`src/common/scsi_parity_dma_consts.svh`:
```
// Register indices, field positions and handshake timing counts.
// Assumes a 100 MHz clock; byte address of a register is four times its index.
`ifndef SCSI_PARITY_DMA_CONSTS_SVH
`define SCSI_PARITY_DMA_CONSTS_SVH

// ****************************************************************
// Register indices
// ****************************************************************
`define IDX_COUNT_LO     4'h0
`define IDX_COUNT_HI     4'h1
`define IDX_FIFO         4'h2
`define IDX_STATUS       4'h4
`define IDX_SYNC_PERIOD  4'h6
`define IDX_SYNC_OFFSET  4'h7
`define IDX_CFG1         4'h8
`define IDX_CFG2         4'hb
`define IDX_CFG3         4'hc
`define IDX_CTRL         4'hd

// ****************************************************************
// Field positions
// ****************************************************************
`define CFG1_RX_CHECK    4
`define CFG1_TEST_MODE   5
`define CFG2_DMA_PAR     0
`define CFG2_REG_PAR     1
`define CFG2_BAD_ABORT   2
`define CFG3_HIGH_FREQ   0
`define CFG3_FAST_BUS    1
`define ST_EMPTY         0
`define ST_FULL          1
`define ST_ACTIVE        2
`define ST_ATN           3
`define ST_PAR_ERR       5
`define CTRL_ACTIVE      0
`define CTRL_DIR_IN      1
`define CTRL_INITIATOR   2
`define CTRL_SYNC        3
`define CTRL_RX_CMD      4
`define CTRL_ATN_CLR     5

// ****************************************************************
// Timing: figures in ns, counts in clocks (least times round up)
// ****************************************************************
`define CLK_NS           10
`define NS2CYC(ns)       (((ns) + `CLK_NS - 1) / `CLK_NS)
`define ASYNC_SETUP_NS   55
`define LEG_SETUP_NS     55
`define LEG_HOLD_NS      100
`define LEG_WIDTH_NS     90
`define FSE_SETUP_NS     25
`define FSE_HOLD_NS      35
`define FSE_WIDTH_NS     30
`define FDF_SETUP_NS     35
`define FDF_HOLD_NS      45
`define FDF_WIDTH_NS     30

`endif

```
`src/common/scsi_parity_dma_pkg.sv`:
```
// Types shared by the parity and DMA request block.
// Assumes the constants header is included by the design file.
package scsi_parity_dma_pkg;
    typedef struct packed {
        logic       ack;
        logic [7:0] data;
        logic       host_bus_parity_pin;
    } dma_in_t;
    typedef struct packed {
        logic       req;
        logic [7:0] data;
        logic       host_bus_parity_pin;
    } dma_out_t;
    typedef struct packed {
        logic [7:0] data;
        logic       par;
        logic       req;
        logic       ack;
    } scsi_in_t;
    typedef struct packed {
        logic [7:0] data;
        logic       par;
        logic       data_oe_n;
        logic       req;
        logic       ack;
        logic       atn;
    } scsi_out_t;
    typedef struct packed {
        logic       par;
        logic [7:0] data;
    } byte9_t;
    typedef enum logic [3:0] {
        TX_IDLE   = 4'b0001,
        TX_SETUP  = 4'b0010,
        TX_ASSERT = 4'b0100,
        TX_NEGATE = 4'b1000
    } tx_state_t;
endpackage : scsi_parity_dma_pkg

```
`src/hdl/scsi_parity_dma.sv`:
```
// Byte path between host and SCSI bus through the data FIFO: parity
// generation, checking and pass-through, DMA requests, send handshake timing.
// Assumes a Wishbone master and DMA controller on clk_i; SCSI pins asynchronous.
`timescale 1ns/1ps
`include "scsi_parity_dma_consts.svh"

// Summary of operation
// - With check enabled, verify parity of received non-pad bytes.
// - Receive parity error sets status parity flag, no interrupt.
// - Receive parity error as initiator asserts ATN.
// - Check off: fresh parity per received byte; on: incoming parity passes.
// - Target abort bit ends receive command on a bad-parity byte.
// - After abort only parity flag set; count keeps bytes moved.
// - Register parity enable stores host parity pin with register writes.
// - Otherwise register writes get generated parity; parity travels with byte.
// - DMA parity enable stores, checks and forwards host parity pin.
// - Otherwise DMA bytes get generated parity sent with the byte.
// - Check FIFO-to-SCSI parity unless both host parity enables clear.
// - Test mode drives SCSI parity from transmitted bit 7.
// - Toward SCSI, request DMA when FIFO not full and count nonzero.
// - Into memory, request DMA when FIFO holds a byte.
// - Initiator synchronous data-in also needs nonzero count.
// - Async send drives data at least 55 ns before strobe.
// - Synchronous setup, hold and width minimums per bus mode.
// - Fast bus and high-frequency clock bits select synchronous timing.
// - Strobe assert and negate delays programmable via offset register.
// - Synchronous assert plus negate time is at least clock period times period register.
module scsi_parity_dma #(
    parameter int DEPTH = 16,
    parameter int CNT_W = 16
) (
    input  wire logic                          clk_i,
    input  wire logic                          rst_i,
    input  wire logic                          cyc_i,
    input  wire logic                          stb_i,
    input  wire logic                          we_i,
    input  wire logic [7:0]                    adr_i,
    input  wire logic [3:0]                    sel_i,
    input  wire logic [31:0]                   dat_i,
    output      logic [31:0]                   dat_o,
    output      logic                          ack_o,
    input  wire scsi_parity_dma_pkg::dma_in_t  dma_i,
    output      scsi_parity_dma_pkg::dma_out_t dma_o,
    input  wire scsi_parity_dma_pkg::scsi_in_t scsi_i,
    output      scsi_parity_dma_pkg::scsi_out_t scsi_o,
    input  wire logic                          diff_mode_i
);
    import scsi_parity_dma_pkg::*;

    localparam int AW = $clog2(DEPTH);

    function automatic logic odd_par(input logic [7:0] b);
        return ~^b;
    endfunction : odd_par

    function automatic logic [3:0] pick(input logic fast, input logic diff,
                                        input int leg, input int fse, input int fdf);
        int ns;
        ns = !fast ? leg : (diff ? fdf : fse);
        return 4'(`NS2CYC(ns));
    endfunction : pick

    // ****************************************************************
    // Registers and state
    // ****************************************************************
    logic [7:0]       cfg1_q, cfg2_q, cfg3_q, per_q, ofs_q;
    logic [5:0]       ctrl_q;
    logic [CNT_W-1:0] count_q;
    logic             perr_q, atn_q, ack_q;
    logic [31:0]      rdat_q;
    byte9_t           mem [DEPTH];
    logic [AW:0]      wp_q, rp_q;
    scsi_in_t         s1_q, s2_q;
    logic             diff1_q, diff2_q, peer_q;
    tx_state_t        tx_q;
    logic [5:0]       tcnt_q;
    logic [3:0]       outst_q;
    byte9_t           txb_q;
    logic             rx_hs_q, dreq_q;
    dma_out_t         dout_q;
    scsi_out_t        sout_q;

    // ****************************************************************
    // Decode
    // ****************************************************************
    wire        bus_req  = cyc_i & stb_i & ~ack_q;
    wire [3:0]  idx      = adr_i[5:2];
    // Writes land at the edge where the master samples ack, not before
    wire        wr       = cyc_i & stb_i & ack_q & we_i & sel_i[0] & (adr_i[7:6] == 2'b00);
    wire        rd       = bus_req & ~we_i & (adr_i[7:6] == 2'b00);
    wire        active   = ctrl_q[`CTRL_ACTIVE];
    wire        dir_in   = ctrl_q[`CTRL_DIR_IN];
    wire        init     = ctrl_q[`CTRL_INITIATOR];
    wire        sync     = ctrl_q[`CTRL_SYNC];
    wire        empty    = (wp_q == rp_q);
    wire        full     = (wp_q[AW] != rp_q[AW]) && (wp_q[AW-1:0] == rp_q[AW-1:0]);
    wire        cnt_nz   = (count_q != '0);
    wire        rx_check = cfg1_q[`CFG1_RX_CHECK];
    wire        fast     = cfg3_q[`CFG3_FAST_BUS] & sync;
    wire        hfreq    = cfg3_q[`CFG3_HIGH_FREQ];

    // SCSI receive side: sampled strobe edge from the peer
    wire        peer_now = init ? s2_q.req : s2_q.ack;
    wire        peer_rise = peer_now & ~peer_q;
    wire        rx_evt   = active & dir_in & peer_rise & ~rx_hs_q;
    wire        rx_pad   = rx_evt & ~cnt_nz;
    wire        rx_byte  = rx_evt & cnt_nz;
    wire        rx_err   = rx_byte & rx_check & (s2_q.par != odd_par(s2_q.data));
    wire        abort    = rx_err & ~init & cfg2_q[`CFG2_BAD_ABORT]
                           & ctrl_q[`CTRL_RX_CMD];
    wire        rx_push  = rx_byte & ~abort & ~full;
    wire        rx_par   = rx_check ? s2_q.par : odd_par(s2_q.data);

    // DMA side
    wire        dma_out_dir = active & ~dir_in;
    wire        dma_push = dma_i.ack & dreq_q & dma_out_dir;
    wire        dma_pop  = dma_i.ack & dreq_q & active & dir_in;
    wire        dma_par  = cfg2_q[`CFG2_DMA_PAR] ? dma_i.host_bus_parity_pin
                                                 : odd_par(dma_i.data);
    wire        dma_err  = dma_push & cfg2_q[`CFG2_DMA_PAR]
                           & (dma_i.host_bus_parity_pin != odd_par(dma_i.data));
    wire        dreq_d   = ~dma_i.ack & active & (dir_in
                           ? (~empty & (~(init & sync) | cnt_nz))
                           : (~full & cnt_nz));

    // Register FIFO access only while idle: while active, every host-side transfer is DMA-only
    wire        reg_push = wr & (idx == `IDX_FIFO) & ~active & ~full;
    wire        reg_pop  = rd & (idx == `IDX_FIFO) & ~active & ~empty;
    wire        reg_par  = cfg2_q[`CFG2_REG_PAR] ? dma_i.host_bus_parity_pin
                                                 : odd_par(dat_i[7:0]);

    // Send side
    wire        tx_start = (tx_q == TX_IDLE) & active & ~dir_in & ~empty
                           & (~sync | (outst_q < ofs_q[3:0]) | (ofs_q[3:0] == 4'h0));
    byte9_t     head;
    assign head = mem[rp_q[AW-1:0]];
    wire        tx_chk   = cfg2_q[`CFG2_REG_PAR] | cfg2_q[`CFG2_DMA_PAR];
    wire        tx_err   = tx_start & tx_chk & (head.par != odd_par(head.data));
    wire        tx_par   = cfg1_q[`CFG1_TEST_MODE] ? head.data[7] : head.par;

    wire        push     = rx_push | dma_push | reg_push;
    wire        pop      = tx_start | dma_pop | reg_pop;
    byte9_t     push_w;
    assign push_w = rx_push  ? '{par: rx_par, data: s2_q.data}
                  : dma_push ? '{par: dma_par, data: dma_i.data}
                  :            '{par: reg_par, data: dat_i[7:0]};

    // Synchronous timing: minimums per bus mode, stretched by period and delays
    wire [3:0]  setup_c  = sync ? pick(fast, diff2_q, `LEG_SETUP_NS, `FSE_SETUP_NS,
                                       `FDF_SETUP_NS)
                                : 4'(`NS2CYC(`ASYNC_SETUP_NS));
    wire [3:0]  hold_c   = pick(fast, diff2_q, `LEG_HOLD_NS, `FSE_HOLD_NS, `FDF_HOLD_NS);
    wire [3:0]  width_c  = pick(fast, diff2_q, `LEG_WIDTH_NS, `FSE_WIDTH_NS,
                                `FDF_WIDTH_NS);
    // Half-clock steps are rounded to whole clocks; high-frequency clock doubles them
    wire [2:0]  adly     = hfreq ? {ofs_q[5:4], 1'b0} : {1'b0, ofs_q[5:4]};
    wire [2:0]  ndly     = hfreq ? {ofs_q[7:6], 1'b0} : {1'b0, ofs_q[7:6]};
    wire [5:0]  half_per = {2'b00, per_q[4:1]} + {5'b0, per_q[0]};
    wire [5:0]  asrt_raw = 6'(width_c) + 6'(adly);
    wire [5:0]  asrt_c   = (half_per > asrt_raw) ? half_per : asrt_raw;
    wire [5:0]  neg_min  = 6'(hold_c) + 6'(ndly);
    wire [5:0]  neg_per  = 6'(per_q[4:0]) - half_per;
    wire [5:0]  neg_c    = (neg_per > neg_min) ? neg_per : neg_min;
    wire        tcnt_end = (tcnt_q <= 6'h1);
    wire        tx_strobe = (tx_q == TX_ASSERT);

    tx_state_t  tx_d;
    always_comb begin
        tx_d = tx_q;
        unique case (tx_q)
            TX_IDLE:   if (tx_start) tx_d = TX_SETUP;
            TX_SETUP:  if (tcnt_end) tx_d = TX_ASSERT;
            TX_ASSERT: if (sync ? tcnt_end : peer_now) tx_d = TX_NEGATE;
            TX_NEGATE: if (sync ? tcnt_end : ~peer_now) tx_d = TX_IDLE;
        endcase
    end

    wire [5:0]  tcnt_d = (tx_d != tx_q) ? ((tx_d == TX_SETUP)  ? 6'(setup_c)
                                         : (tx_d == TX_ASSERT) ? asrt_c
                                         : (tx_d == TX_NEGATE) ? neg_c : 6'h0)
                       : (tcnt_end ? tcnt_q : tcnt_q - 6'h1);

    wire        cnt_dec = dma_push | rx_push;
    wire        sent    = (tx_q == TX_NEGATE) & (tx_d == TX_IDLE) & sync;

    // ****************************************************************
    // Read mux
    // ****************************************************************
    wire [7:0] status_v = {2'b00, perr_q, 1'b0, atn_q, active, full, empty};
    wire [31:0] rmux =
        (idx == `IDX_COUNT_LO)    ? {24'h0, count_q[7:0]} :
        (idx == `IDX_COUNT_HI)    ? {24'h0, count_q[15:8]} :
        (idx == `IDX_FIFO)        ? {23'h0, head.par & ~empty, head.data & {8{~empty}}} :
        (idx == `IDX_STATUS)      ? {24'h0, status_v} :
        (idx == `IDX_SYNC_PERIOD) ? {27'h0, per_q[4:0]} :
        (idx == `IDX_SYNC_OFFSET) ? {24'h0, ofs_q} :
        (idx == `IDX_CFG1)        ? {24'h0, cfg1_q} :
        (idx == `IDX_CFG2)        ? {29'h0, cfg2_q[2:0]} :
        (idx == `IDX_CFG3)        ? {30'h0, cfg3_q[1:0]} :
        (idx == `IDX_CTRL)        ? {27'h0, ctrl_q[4:0]} : 32'h0;

    // ****************************************************************
    // Register file and bus
    // ****************************************************************
    always_ff @(posedge clk_i) begin
        if (rst_i) begin
            cfg1_q <= 8'h00;
            cfg2_q <= 8'h00;
            cfg3_q <= 8'h00;
            per_q  <= 8'h00;
            ofs_q  <= 8'h00;
            ack_q  <= 1'b0;
            rdat_q <= 32'h0;
        end else begin
            ack_q  <= bus_req;
            rdat_q <= rd ? rmux : 32'h0;
            if (wr && idx == `IDX_CFG1)        cfg1_q <= dat_i[7:0];
            if (wr && idx == `IDX_CFG2)        cfg2_q <= {5'h0, dat_i[2:0]};
            if (wr && idx == `IDX_CFG3)        cfg3_q <= {6'h0, dat_i[1:0]};
            if (wr && idx == `IDX_SYNC_PERIOD) per_q  <= {3'h0, dat_i[4:0]};
            if (wr && idx == `IDX_SYNC_OFFSET) ofs_q  <= dat_i[7:0];
        end
    end

    // Control, count, flags; hardware set wins over software clear
    always_ff @(posedge clk_i) begin
        if (rst_i) begin
            ctrl_q  <= 6'h00;
            count_q <= '0;
            perr_q  <= 1'b0;
            atn_q   <= 1'b0;
        end else begin
            if (abort)                         ctrl_q[`CTRL_ACTIVE] <= 1'b0;
            else if (wr && idx == `IDX_CTRL)   ctrl_q <= {1'b0, dat_i[4:0]};
            if (wr && idx == `IDX_COUNT_LO)    count_q[7:0]  <= dat_i[7:0];
            else if (wr && idx == `IDX_COUNT_HI) count_q[15:8] <= dat_i[7:0];
            else if (cnt_dec)                  count_q <= count_q - 1'b1;
            if (rx_err | dma_err | tx_err)     perr_q <= 1'b1;
            else if (wr && idx == `IDX_STATUS && dat_i[`ST_PAR_ERR]) perr_q <= 1'b0;
            if (rx_err & init)                 atn_q <= 1'b1;
            else if (wr && idx == `IDX_CTRL && dat_i[`CTRL_ATN_CLR]) atn_q <= 1'b0;
        end
    end

    // ****************************************************************
    // FIFO: each entry keeps its parity bit beside the byte
    // ****************************************************************
    always_ff @(posedge clk_i) begin
        if (push) mem[wp_q[AW-1:0]] <= push_w;
    end

    always_ff @(posedge clk_i) begin
        if (rst_i) begin
            wp_q <= '0;
            rp_q <= '0;
        end else begin
            if (push) wp_q <= wp_q + 1'b1;
            if (pop)  rp_q <= rp_q + 1'b1;
        end
    end

    // ****************************************************************
    // Pin synchronisers and SCSI handshakes
    // ****************************************************************
    always_ff @(posedge clk_i) begin
        if (rst_i) begin
            s1_q    <= '0;
            s2_q    <= '0;
            diff1_q <= 1'b0;
            diff2_q <= 1'b0;
            peer_q  <= 1'b0;
        end else begin
            s1_q    <= scsi_i;
            s2_q    <= s1_q;
            diff1_q <= diff_mode_i;
            diff2_q <= diff1_q;
            peer_q  <= peer_now;
        end
    end

    always_ff @(posedge clk_i) begin
        if (rst_i) begin
            tx_q    <= TX_IDLE;
            tcnt_q  <= 6'h0;
            txb_q   <= '0;
            outst_q <= 4'h0;
            rx_hs_q <= 1'b0;
        end else begin
            tx_q   <= tx_d;
            tcnt_q <= tcnt_d;
            if (tx_start) txb_q <= '{par: tx_par, data: head.data};
            if (!active || !sync) outst_q <= 4'h0;
            else if (sent && !peer_rise) outst_q <= outst_q + 4'h1;
            else if (!sent && peer_rise && !dir_in && outst_q != 4'h0)
                outst_q <= outst_q - 4'h1;
            // Async receive: answer the peer strobe until it drops
            if (rx_evt && !sync) rx_hs_q <= 1'b1;
            else if (!peer_now)  rx_hs_q <= 1'b0;
        end
    end

    // ****************************************************************
    // Registered outputs
    // ****************************************************************
    wire our_strobe = tx_strobe | rx_hs_q;

    always_ff @(posedge clk_i) begin
        if (rst_i) begin
            dreq_q <= 1'b0;
            dout_q <= '0;
            sout_q <= '{data: 8'h00, par: 1'b0, data_oe_n: 1'b1, req: 1'b0,
                        ack: 1'b0, atn: 1'b0};
        end else begin
            dreq_q <= dreq_d;
            if (dma_pop) dout_q <= '{req: 1'b0, data: head.data,
                                     host_bus_parity_pin: head.par};
            sout_q.data      <= tx_start ? head.data : txb_q.data;
            sout_q.par       <= tx_start ? tx_par : txb_q.par;
            sout_q.data_oe_n <= (tx_d == TX_IDLE);
            sout_q.req       <= ~init & our_strobe;
            sout_q.ack       <= init & our_strobe;
            sout_q.atn       <= atn_q;
        end
    end

    assign dat_o = rdat_q;
    assign ack_o = ack_q;
    assign dma_o = '{req: dreq_q, data: dout_q.data,
                     host_bus_parity_pin: dout_q.host_bus_parity_pin};
    assign scsi_o = sout_q;

    // ****************************************************************
    // Checks
    // ****************************************************************
    rx_perr_set_a: assert property (@(posedge clk_i) disable iff (rst_i)
        rx_err |=> perr_q) else $error("parity flag not set on bad byte");
    rx_atn_a: assert property (@(posedge clk_i) disable iff (rst_i)
        rx_err && init |=> ##1 scsi_o.atn) else $error("ATN missing after error");
    rx_par_gen_a: assert property (@(posedge clk_i) disable iff (rst_i)
        rx_push && !rx_check |=> mem[$past(wp_q[AW-1:0])].par == odd_par($past(s2_q.data)))
        else $error("received byte lacks generated parity");
    abort_stop_a: assert property (@(posedge clk_i) disable iff (rst_i)
        abort |=> !active && $stable(wp_q)) else $error("receive not aborted");
    abort_count_a: assert property (@(posedge clk_i) disable iff (rst_i)
        abort && !dma_push |=> count_q == $past(count_q)) else $error("count moved on abort");
    dma_par_gen_a: assert property (@(posedge clk_i) disable iff (rst_i)
        dma_push && !cfg2_q[`CFG2_DMA_PAR] |=>
        mem[$past(wp_q[AW-1:0])].par == odd_par($past(dma_i.data)))
        else $error("DMA byte lacks generated parity");
    test_par_a: assert property (@(posedge clk_i) disable iff (rst_i)
        tx_start && cfg1_q[`CFG1_TEST_MODE] |=> scsi_o.par == scsi_o.data[7])
        else $error("test mode parity not from bit 7");
    dreq_tx_a: assert property (@(posedge clk_i) disable iff (rst_i)
        dma_o.req && !dir_in |-> $past(cnt_nz && !full)) else $error("bad DMA request");
    async_setup_a: assert property (@(posedge clk_i) disable iff (rst_i)
        tx_start && !sync |=> (!scsi_o.data_oe_n && !scsi_o.req && !scsi_o.ack) [*6])
        else $error("strobe before data setup");
endmodule : scsi_parity_dma

```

*-*-*

• **ACTION ITEM**: Return the lines containing "lacks", taking each one from the listing.

• **ANSWER SPACE**:
        else $error("received byte lacks generated parity");
        else $error("DMA byte lacks generated parity");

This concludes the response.